A US study suggests that young adults who exercise may be less at risk of cardiovascular disease and have higher survival odds decades later than age-mates who are not as active early in life.
Fitness has long been connected to a reduced risk of cardiovascular disease in older adults. However, the new study provides fresh proof that workout routines started years before heart problems are generally experienced may assist in preventing them from developing in the first place.
Dr. Ravi Shah, lead study author, of Harvard Medical School and Beth Israel Deaconess Medical Centre stated that each additional minute an individual could exercise on a treadmill as a young adult was linked with significantly lower chances of risk of dying or developing cardiovascular disease over 25 years later.
Included in the study were about 4,900 adults between the ages of 18 and 30 who performed treadmill tests in 1985 and 1986, with about 50% of them repeating the exercise evaluation again seven years later. The assessments consisted of as many as nine two-minute levels of gradually increasing difficulty.
Over the next decades, participants were monitored by researchers for incidents related to cardiovascular disease such as strokes or heart attacks, hardening in the coronary arteries, heart muscle weakness and obesity. 50% of the participants were followed for at least 27 years.
The researchers report in JAMA Internal Medicine that 273 people died overall, although only 73 of these deaths were linked to cardiovascular disease.
Additionally, 193 of the participants survived cardiovascular-related incidences such as strokes or heart attacks.

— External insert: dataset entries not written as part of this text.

### src/rtl/core/tseq_pkg.sv
// types and constants shared by the time-stamp ordered event queue
`timescale 1ns / 1ps
`default_nettype none

package tseq_pkg;

	localparam int STAMP_W = 48;
	localparam int LINE_W  = 31;
	localparam int HEAD_W  = 49;
	localparam int COUNT_W = 7;
	localparam int KIND_W  = 2;

	localparam logic [KIND_W-1:0] KIND_APPEND = 2'd0;
	localparam logic [KIND_W-1:0] KIND_SORTED = 2'd1;
	localparam logic [KIND_W-1:0] KIND_READ   = 2'd2;
	localparam logic [KIND_W-1:0] KIND_CLEAR  = 2'd3;

	typedef logic [STAMP_W-1:0] stamp_t;
	typedef logic [LINE_W-1:0]  line_t;

	typedef struct packed {
		logic insert;
		logic sorted;
		logic read;
		logic clear;
		logic cursor_home;
	} cell_ctl_t;

endpackage

`default_nettype wire

### src/rtl/core/tseq_cell.sv
// one queue cell: holds an entry and the cursor token, shifts from its left neighbor or takes the new item
`timescale 1ns / 1ps
`default_nettype none

module tseq_cell
	import tseq_pkg::*;
#(
	parameter int IDX = 0,
	parameter int CW  = 7
) (
	input  wire logic          clk,
	input  wire logic          arst_n,
	input  wire cell_ctl_t     ctl,
	input  wire logic [CW-1:0] fill,
	input  wire stamp_t        new_stamp,
	input  wire line_t         new_line,
	input  wire stamp_t        left_stamp,
	input  wire line_t         left_line,
	input  wire logic          left_after,
	input  wire logic          left_tok,
	output stamp_t             stamp_q,
	output line_t              line_q,
	output stamp_t             stamp_d,
	output logic               after,
	output logic               tok_q
);

	localparam logic [CW-1:0] IDX_C = CW'(IDX);

	logic occ;
	logic cmp;
	logic hit;
	logic tok_d;
	line_t line_d;

	assign occ = IDX_C < fill;

	always_comb begin
		if (IDX == 0) begin
			cmp = stamp_q > new_stamp;
		end else begin
			cmp = stamp_q >= new_stamp;
		end
	end

	assign hit   = ctl.sorted & occ & cmp;
	assign after = left_after | hit | ~occ;

	always_comb begin
		stamp_d = stamp_q;
		line_d  = line_q;
		if (ctl.insert && after) begin
			if (left_after) begin
				stamp_d = left_stamp;
				line_d  = left_line;
			end else begin
				stamp_d = new_stamp;
				line_d  = new_line;
			end
		end
	end

	always_comb begin
		tok_d = tok_q;
		if (ctl.clear) begin
			tok_d = 1'b0;
		end else if (ctl.insert && ctl.cursor_home) begin
			tok_d = (IDX == 0);
		end else if (ctl.read) begin
			tok_d = left_tok & occ;
		end
	end

	always_ff @(posedge clk) begin
		stamp_q <= stamp_d;
		line_q  <= line_d;
	end

	always_ff @(posedge clk or negedge arst_n) begin
		if (!arst_n) begin
			tok_q <= 1'b0;
		end else begin
			tok_q <= tok_d;
		end
	end

endmodule

`default_nettype wire

### config.mk
export PLATFORM = sky130hd
export DESIGN_NAME = tseq_cell
export DESIGN_NICKNAME = d
export VERILOG_FILES = /design/src/rtl/core/tseq_pkg.sv /design/src/rtl/core/tseq_cell.sv
export SDC_FILE = /design/constraint.sdc
export NUM_CORES = 1
export LEC_CHECK = 0
export ABC_AREA = 0
export CAP_MARGIN = 20
export CORE_ASPECT_RATIO = 1.25
export CORE_MARGIN = 1.5
export CORE_UTILIZATION = 35
export CTS_CLUSTER_DIAMETER = 200
export DETAILED_ROUTE_END_ITERATION = 7
export DONT_BUFFER_PORTS = 1
export PLACE_DENSITY = 0.54
export SLEW_MARGIN = 20
export SYNTH_ARGS = -nofsm -noshare
export SYNTH_HDL_FRONTEND = slang
export SYNTH_SLANG_ARGS = --single-unit
export TNS_END_PERCENT = 20
### constraint.sdc
create_clock -name clk -period 2.89 [get_ports clk]
set_input_delay 0.4335 -clock clk [delete_from_list [all_inputs] [get_ports clk]]
set_output_delay 0.4335 -clock clk [all_outputs]
set_load 0.1 [all_outputs]
==> results.cfg, run 1 <==
[critical_path]
reg2reg_from = stamp_q[30]$_DFF_P_
crit_slowest_cell = a221o_1
critPathMaxStageDelay_ns = 0.37
cp-start-kind = flop
rrSetupSlack_ns = 0.16
cp.required_ns = 2.46
crit_end = stamp_d[27]
setup.worst_path.end_class = primary output
path_cells = ha_4 -> a21oi_2 -> nand2_1 -> a221o_1 -> o31ai_4 -> o211ai_2 -> o211ai_4 -> buf_6 -> buf_12 -> buf_12 -> mux2_4 -> buf_12
arrival_ns = 2.95
r2r_cells = 11
critPathMaxFanout = 8
crit_top_cell = buf_12
r2r-end = stamp_q[32]$_DFF_P_
path_class = flop to primary output
crit_start = stamp_q[30]$_DFF_P_

[final_layout]
nNetsFinal = 775
fill_cells = 1147
fin_area_um2 = 6950
synthToLayoutAreaGrowth_pct = 48.8
drive_gt1_share_pct = 50.9

[clocking]
cts-root-buf = clkbuf_16
cts_num_sinks = 80
clock_path_buffers = 2
htreeDepth = 3
cts_tree = built
clk_latency_ns = 0.34
numCtsBuffers = 9
path_clk_slew_ns = 0.07

[logic_synthesis]
synth.top_cell.area_share_pct = 20.6
syn_area_um2 = 4670
yosys_warnings = 0
seq_area_frac_synth_pct = 41.0
synth.avg_cell_area_um2 = 10.3
synth_largest_area_cell = dfxtp_1
syn_nets = 675
netlist_top_cells_area = dfxtp_1, edfxtp_1, mux2_2, ha_1, o21ai_0
synth_cells = 453
ys_types = 38
synth_seq_cells = 80

[detailed_routing]
avgViaCountPerCell = 5.14
drcViolationCount = 0
ant_nets = 0
dr.pass1.iters = 4
drt_iter0_drc = 81
dr_total_vias = 3751
drt-total-wl_um = 13900
wl_per_cell_um = 19.1

[sta]
maxSlewHeadroom_pct = 34.5
fin_ws_ns = -0.498
min_period_ns = 3.39
report.final.setup_viol = 48
period_share_pct = 117
hold_violations = 0
skew_ns = 0.0115
rsz0062_at_grt = yes
drv_slew = 0
worst_slew_pin_slew_ns = 0.984
tns_ns = -20.81
fmax_mhz = 295

[floorplan]
core_region_area_um2 = 13100
start_util_pct = 35.6
row_count = 47
die_w_um = 106
dieArea_um2 = 14100
num_io_pins = 303
die_h_um = 132

[placement]
gp_congestion = 0.844
hpwlAfterDp_um = 10600
io_buffers = 0
place_area_um2 = 6140
pre_cts_slack_ns = -0.470

[run_status]
violations = negative setup slack
outcome = complete, but fails checks

[hold_path]
hold_class = input port to flop
hold_depth = 1
min-delay-start = ctl[1]

[power]
leakagePower_nw = 3.11
ir_worst_vdd_mv = 0.830
p_per_area_nw_per_um2 = 1340

[run]
drv_cap = 0

[global_route]
antenna_found_initial = 1
grt_pass1_wl_um = 21100
grt_max_degree = 128
grt_pass1_vias = 4001
gr-total-overflow = 0
grt_usage_pct = 19.5
## cell families after synthesis
| kind of cell | count (synthesis) | share of synthesized area (%) |
|---|---|---|
| adders and majority gates | 48 | 12.9 |
| muxes | 80 | 20.0 |
| AOI/OAI and AO/OA | 90 | 11.4 |
| buffers and inverters | 70 | 6.40 |
| DFF | 80 | 41.0 |
| and+or+nand+nor | 85 | 8.30 |
## stage by stage
stage | power, mW | instances | hold WS, ns | utilization, %
after floorplan | 6.53 | 453 | 0.138 | -
after global placement | 7.77 | 700 | 0.138 | 46.8
after detailed placement | 7.81 | 700 | 0.138 | 46.8
after CTS | 9.28 | 728 | 0.144 | 52.2
after global routing | 9.60 | 730 | 0.142 | 53.0
final | 9.28 | 730 | 0.156 | 53.0
## repair_timing
action                                  CTS  global route
pin swaps                                11            12
hold endpoints to repair                  1             0
hold buffers                              1             0
resized for setup                        41            15
cloned                                    4             1
setup buffers                             7             3
endpoints found under the setup margin   52           121
## worst min-delay path by stage
stage | end | slack, ns
final | tok_q$_DFFE_PN0P_ | 0.16
after global routing | tok_q$_DFFE_PN0P_ | 0.14
after CTS | tok_q$_DFFE_PN0P_ | 0.14
after detailed placement | tok_q$_DFFE_PN0P_ | 0.14
after global placement | tok_q$_DFFE_PN0P_ | 0.14
after floorplan | tok_q$_DFFE_PN0P_ | 0.14
## power breakdown
| group | switching [mW] | internal, mW | leakage (nW) |
|---|---|---|---|
| Combinational | 4.38 | 1.63 | 2.25 |
| Clock | 0.512 | 0.688 | 0.147 |
| Sequential | 0.503 | 1.57 | 0.721 |
| Total | 5.40 | 3.88 | 3.11 |
## synth_stat cells
library cell  count
clkbuf_1          9
nor4_1            1
nand4_1          12
mux2_4           10
o21a_1            1
mux2i_1           2
buf_1             4
buf_2             1
a2111oi_2         1
buf_4             3
nor4_2            1
mux2_2           68
o21bai_1          1
a2111oi_0         1
nand2_1          55
nor3_1            2
o211ai_2          1
nor2_1            2
inv_1            51
dfxtp_1          48
buf_6             1
a21oi_1          19
ha_1             48
o21ai_0          52
buf_12            1
or2_1             2
dfrtp_1           1
edfxtp_1         31
a221o_1           1
o31ai_1           1
nor3_2            1
a221oi_1          1
a21oi_2           1
nand3_1           8
a21o_1            8
o211ai_4          1
a211oi_1          1
or4_1             1
## flip-flops by register name, indices dropped and copies added, names as in the netlist
name	cells
stamp_q	48
tok_q	1
line_q	31
## layer usage
metal	vias up	track usage, %	part of all wire, %
met4	0	7.28	2.3
met1	1732	20.5	36
met5	-	0	0
li1	1811	-	-
met2	190	36.5	54
met3	18	5.29	7.6
## worst max-delay path, delay by kind of cell (launching register included)
kind / cells / cell delay (ns)
flip-flops: 1 / 0.35
AND/OR/NAND/NOR: 1 / 0.07
adder cells (fa/ha/maj): 1 / 0.22
buffers and inverters: 4 / 0.55
multiplexers: 1 / 0.32
AO/OA/AOI/OAI: 5 / 1.09
## cell type report
| type | instances | area, µm² | share of cell area, % |
|---|---|---|---|
| multi-input combinational | 303 | 2910 | 41.9 |
| antenna | 1 | 2.50 | 0.0360 |
| tap | 171 | 214 | 3.08 |
| inverter | 51 | 191 | 2.76 |
| clock inverter | 7 | 90.1 | 1.30 |
| timing repair buffer | 108 | 1270 | 18.3 |
| clock buffer | 9 | 225 | 3.24 |
| sequential | 80 | 2040 | 29.4 |
## layout by cell type (no fill, tap or decap), types with 3 or more instances in the layout
cell,synthesis,routed
buf_4,3,70
nand2_1,55,55
inv_1,51,51
o21ai_0,52,51
mux2_4,10,47
mux2_2,68,31
edfxtp_1,31,31
buf_12,1,31
ha_1,48,29
dfxtp_4,0,26
dfxtp_2,0,22
ha_4,0,19
a21oi_1,19,16
nand4_1,12,12
clkbuf_16,0,10
a21o_1,8,8
nand3_1,8,7
buf_6,1,3
(Power assumes the default switching activity.)
==> run 2, diff against run 1 <==
--- a/config.mk
+++ b/config.mk
@@ -7,14 +7,12 @@
 export LEC_CHECK = 0
 export ABC_AREA = 0
 export CAP_MARGIN = 20
-export CORE_ASPECT_RATIO = 1.25
-export CORE_MARGIN = 1.5
-export CORE_UTILIZATION = 35
+export CORE_AREA = 2 2 117 119
 export CTS_CLUSTER_DIAMETER = 200
 export DETAILED_ROUTE_END_ITERATION = 7
+export DIE_AREA = 0 0 119 121
 export DONT_BUFFER_PORTS = 1
 export PLACE_DENSITY = 0.54
-export SLEW_MARGIN = 20
 export SYNTH_ARGS = -nofsm -noshare
 export SYNTH_HDL_FRONTEND = slang
 export SYNTH_SLANG_ARGS = --single-unit
==> run 2 against run 1 <==
Against the previous run:
- the run still ends with negative setup slack left
- global-route usage fell by 0.058 points
- clock-buffer cell count unchanged
- design area fell by 1.8%
- first-iteration DRC count is 110% higher
- largest cell class unchanged
==> results.cfg, run 2 (same netlist as run 1, synthesis figures left out) <==
[clocking]
cts-root-buf = clkbuf_16
cts_num_sinks = 80
htreeDepth = 3
numCtsBuffers = 9
path_clk_slew_ns = 0.07
clock_path_buffers = 2
clk_latency_ns = 0.35
cts_tree = built

[power]
seq_power_share_pct = 22.1
p_switching_mw = 5.39
intPower_mw = 3.92
clockPowerShare_pct = 14.0
p_per_area_nw_per_um2 = 1370
ir_worst_vdd_mv = 0.790
finalPower_mw = 9.31
swShare_pct = 57.9
leakagePower_nw = 3.08
pwr-share-comb_pct = 63.9

[global_route]
gr-total-overflow = 0
grt_pass1_vias = 3934
grt_usage_pct = 19.5
grt_max_degree = 128
grt_pass1_wl_um = 21400
antenna_found_initial = 0

[critical_path]
rrSetupSlack_ns = 0.17
cp-start-kind = flop
critPathMaxStageDelay_ns = 0.36
crit_top_cell = buf_12
path_class = flop to primary output
crit_buf_inv = 3
critPathMaxFanout = 8
r2r-end = stamp_q[2]$_DFF_P_
r2r_cells = 11
arrival_ns = 2.95
reg2reg_from = stamp_q[24]$_DFF_P_
setup.worst_path.end_class = primary output
path_cells = ha_1 -> nand4_1 -> nor3_2 -> a221o_1 -> o31ai_4 -> o211ai_2 -> o211ai_4 -> buf_12 -> buf_16 -> mux2_4 -> buf_12
cp_top_family = compound AO/OA/AOI/OAI gates
crit_slowest_cell = a221o_1
cp.required_ns = 2.46

[hold_path]
whs_endpoint = tok_q$_DFFE_PN0P_
hold_depth = 1
hold_class = input port to flop
min-delay-start = ctl[1]

[final_layout]
n_antenna_cell = 0
synthToLayoutAreaGrowth_pct = 46.0
layout_common_cells = buf_4, nand2_1, inv_1, o21ai_0, mux2_4
final_common_cell = buf_4
nNetsFinal = 770
fill_cells = 1141
register_area_um2 = 2040
final_cells = 729
largest_register_ffs = 48
drive_gt1_share_pct = 49.5
post-route-util_pct = 52.1
fin_area_um2 = 6820
multiInputGateArea_um2 = 2840
top_register = stamp_q
reg_top3 = stamp_q (48), line_q (31), tok_q (1)

[detailed_routing]
ant_nets = 0
dr.pass1.iters = 6
drt_iter0_drc = 173
drcViolationCount = 0
avgViaCountPerCell = 5.13
dr_total_vias = 3738
wl_per_cell_um = 19.5
drt-total-wl_um = 14200

[run_status]
violations = negative setup slack
outcome = complete, but fails checks

[floorplan]
row_count = 42
dieArea_um2 = 14400
die_h_um = 121
die_w_um = 119
start_util_pct = 35.7
core_region_area_um2 = 13100
num_io_pins = 303

[placement]
place_area_um2 = 6150
hpwlAfterDp_um = 11000
placed_cells = 705
io_buffers = 0
gp_congestion = 0.872

[sta]
report.final.setup_viol = 49
hold_violations = 0
rsz0062_at_grt = yes
worst_slew_pin_slew_ns = 0.945
fin_ws_ns = -0.496
min_period_ns = 3.39
drv_slew = 0
maxSlewHeadroom_pct = 37.2
tns_ns = -21.52
skew_ns = 0.00731
period_share_pct = 117
fmax_mhz = 295

[run]
drv_cap = 0
run 2: how the worst max path moves through the flow:
stage / slack (ns) / end / depth (start not counted) / startpoint
6_report: -0.50 / stamp_d[2] / 11 / stamp_q[24]$_DFF_P_
5_1_grt: -0.62 / stamp_d[2] / 11 / stamp_q[31]$_DFF_P_
4_1_cts: -0.59 / stamp_d[38] / 11 / stamp_q[30]$_DFF_P_
3_5_place_dp: -0.49 / stamp_d[42] / 11 / new_stamp[19]
3_3_place_gp: -0.46 / stamp_d[42] / 11 / new_stamp[19]
2_1_floorplan: -0.29 / stamp_d[0] / 9 / stamp_q[30]$_DFF_P_
run 2: layout make-up:
cell class | instances | area share, %
flip-flops and latches | 80 | 29.9
well taps | 176 | 3.23
repair buffers | 103 | 17.5
clock inverters | 7 | 1.60
inverters | 51 | 2.81
multi-input cells | 303 | 41.6
clock buffers | 9 | 3.30
run 2: through the flow:
| stage | setup slack, ns | hold slack [ns] |
|---|---|---|
| detailed placement | -0.493 | 0.138 |
| CTS | -0.587 | 0.119 |
| global route | -0.623 | 0.122 |
| global placement | -0.456 | 0.138 |
| finish | -0.496 | 0.137 |
| floorplan | -0.294 | 0.138 |
run 2: routing by layer:
layer	vias up	track usage (%)	wire length [µm]
li1	1809	-	-
met1	1745	20.9	5470
met2	166	36.1	7540
met3	18	6.16	927
met4	0	6.32	268
met5	-	0	0
run 2: timing repair:
action	in CTS	in global routing
buffers inserted	5	1
hold buffers	1	0
setup endpoints to repair	65	64
hold endpoints to repair	1	0
cloned	3	0
gates resized for setup	39	4
pin swaps	14	6
run 2: power groups by stage:
stage / registers (mW) / clock network, mW / logic [mW]
2_1_floorplan: 3.80 / 0 / 2.73
3_3_place_gp: 2.06 / 0 / 5.71
3_5_place_dp: 2.07 / 0 / 5.75
4_1_cts: 2.06 / 1.34 / 5.97
5_1_grt: 2.10 / 1.39 / 6.15
6_report: 2.06 / 1.30 / 5.95
==> run 3, diff against run 2 <==
==> constraint.sdc (replaced) <==
create_clock -name clk -period 2.89 [get_ports clk]
set_input_delay 0.4335 -clock clk [delete_from_list [all_inputs] [get_ports clk]]
set_output_delay 0.4335 -clock clk [all_outputs]
set_load 0.01 [all_outputs]
==> run 3 against run 2 <==
Against the previous run:
- the flow still finishes with violations (negative setup slack)
- worst hold slack better by 0.0095 ns
- flip-flop and latch count is the same
- via count decreased by 1.0%
- non-clock buffer count is 20 lower
- design area decreased by 8.5%
- maximum frequency up 4.7%
- clock skew rose by 0.0031 ns
- final cell count down 2.7%
- worst setup slack better by 0.15 ns
- core utilization fell by 4.4 points
- power down 44%
- die area did not move
- largest cell class unchanged
==> results.cfg, run 3 (same netlist as run 1, synthesis figures left out) <==
[run_status]
outcome = complete, but fails checks
violations = negative setup slack

[critical_path]
critPathMaxStageDelay_ns = 0.36
cp-start-kind = flop
path_class = flop to primary output
cp.required_ns = 2.46
reg2reg_from = stamp_q[46]$_DFF_P_
setup.worst_path.end_class = primary output
crit_start = stamp_q[19]$_DFF_P_
critPathMaxFanout = 6
path_cells = ha_4 -> a21oi_2 -> o21ai_2 -> a221o_1 -> o31ai_2 -> o211ai_2 -> o211ai_4 -> buf_12 -> clkbuf_16 -> mux2_4
arrival_ns = 2.80
crit_slowest_cell = dfxtp_2

[global_route]
grt_pass1_wl_um = 20300
grt_max_degree = 128
gr-total-overflow = 0
grt_usage_pct = 18.2
antenna_found_initial = 0
grt_pass1_vias = 3752

[detailed_routing]
drcViolationCount = 0
avgViaCountPerCell = 5.22
ant_nets = 0
dr.pass1.iters = 4
wl_per_cell_um = 19.5
dr_total_vias = 3699
drt-total-wl_um = 13800
drt_iter0_drc = 117

[power]
leakagePower_nw = 2.88
finalPower_mw = 5.22
ir_worst_vdd_mv = 0.390
p_per_area_nw_per_um2 = 837

[sta]
worst_slew_pin_slew_ns = 0.342
report.final.setup_viol = 48
maxSlewHeadroom_pct = 77.2
hold_slack_ns = 0.146
fmax_mhz = 309
period_share_pct = 112
tns_ns = -15.32
drv_slew = 0
skew_ns = 0.0104
hold_violations = 0
min_period_ns = 3.23
fin_ws_ns = -0.344
rsz0062_at_grt = yes

[floorplan]
dieArea_um2 = 14400
core_region_area_um2 = 13100
num_io_pins = 303
row_count = 42
die_h_um = 121
die_w_um = 119
start_util_pct = 35.7

[clocking]
cts_tree = built
clock_path_buffers = 2
htreeDepth = 3
path_clk_slew_ns = 0.06
numCtsBuffers = 9
cts-root-buf = clkbuf_16
cts_num_sinks = 80
clk_latency_ns = 0.34

[hold_path]
min-delay-start = ctl[1]
hold_class = input port to flop

[final_layout]
synthToLayoutAreaGrowth_pct = 33.6
fin_area_um2 = 6240
top_register = stamp_q
nNetsFinal = 750
fill_cells = 1205
reg_top3 = stamp_q (48), line_q (31), tok_q (1)
final_common_cell = buf_4
n_antenna_cell = 0
largest_register_ffs = 48
layout_common_cells = buf_4, nand2_1, o21ai_0
drive_gt1_share_pct = 40.2

[run]
drv_cap = 0

[placement]
io_buffers = 0
gp_congestion = 0.810
place_area_um2 = 5440
hpwlAfterDp_um = 10400
[run 3: critical path, delay by kind of cell (launching register included)]
kind,cells,cell delay (ns)
flip-flops,1,0.36
buffers and inverters,2,0.35
AO/OA/AOI/OAI,6,1.22
adder cells (fa/ha/maj),1,0.20
multiplexers,1,0.33
[run 3: final cells by class]
cell class / count / area, µm² / area share, %
Multi-Input combinational cell: 303 / 2790 / 44.7
Inverter: 51 / 195 / 3.13
Clock buffer: 9 / 225 / 3.61
Clock inverter: 7 / 126 / 2.02
Tap cell: 176 / 220 / 3.53
Sequential cell: 80 / 1930 / 30.9
Timing Repair Buffer: 83 / 757 / 12.1
[run 3: timing repair]
action | CTS | global route
cloned | 2 | 1
setup buffers | 2 | 2
pin swaps | 6 | 3
gates resized for setup | 58 | 12
endpoints found under the setup margin | 53 | 79
endpoints found under the hold margin | 1 | 0
hold buffers | 1 | 0
[run 3: worst paths after layout]
kind / to / slack, ns / depth (start not counted)
min: tok_q$_DFFE_PN0P_ / 0.15 / 1
max in group asynchronous: tok_q$_DFFE_PN0P_ / 2.49 / 1
min reg2reg: stamp_q[0]$_DFF_P_ / 0.65 / 3
max: stamp_d[28] / -0.34 / 10
min in group asynchronous: tok_q$_DFFE_PN0P_ / 0.29 / 1
max reg2reg: line_q[9]$_DFFE_PP_ / 0.10 / 12
[run 3: per-layer routing]
metal	up-vias	wire [µm]	track usage, %
li1	1762	-	-
met1	1729	5290	19.7
met2	192	7230	33.3
met3	16	998	5.22
met4	0	282	7.51
met5	-	0	0
[run 3: report_power, final]
part           switching [mW]  leakage, nW  internal, mW
combinational            1.05         2.01          1.12
sequential              0.212        0.709          1.48
clock                   0.497        0.169         0.857
[run 3: stage by stage]
step	worst slack, ns	utilization [%]	cells
after CTS	-0.385	46.7	706
after floorplan	0.00252	-	453
final	-0.344	47.7	709
after global routing	-0.466	47.7	709
after global placement	-0.315	41.5	685
after detailed placement	-0.304	41.5	685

Each extra minute the subjects lasted during the treadmill assessment as young adults was connected to 15% lower odds of death and a 12% lower risk of cardiovascular disease.
Each one-minute increase in treadmill time was also connected to less strain on the heart muscle; however, exercise test duration wasn’t linked to changes in hardening of the coronary arteries.
Among the subset of subjects who performed the second treadmill test seven years later after the first assessment, every one minute reduction in exercise tolerance was connected to a 20% increase in cardiovascular incidents and 21% greater odds of death.
The increased risks continued after the researchers took participants’ obesity, gender, race, age, and other cardiovascular disease risk factors such as diabetes, smoking, high cholesterol and elevated blood pressure into account.
The need to consider exercise as more than just a tool for weight management was highlighted by the fact that even obesity did not change the outcome, said Dr Venkatesh Murthy of the University of Michigan in Ann Arbor.
He added that being fit and maintaining that fitness over time are crucial to your heart and general health for everyone – particularly starting in early adulthood – and not just for those who are attempting to lose or maintain weight.
Authors concede that there is a possibility that some of the link between heart health and fitness may be explained by improved diet. A peak aerobic capacity test, which is a different measure of cardio-respiratory fitness, might also lead to different results than the treadmill assessments.
Even so, the results offer a substantial confirmation of how vital cardio-respiratory fitness and physical activity are in the prevention of cardiovascular disease.
Beyond exercise and fitness, patients should also limit sedentary time. Several daily habits contribute to inactivity – emailing co-workers instead of walking down the hall to talk, using the drive through windows at a fast food restaurant or channel surfing – all contribute to reduced fitness and increased weight.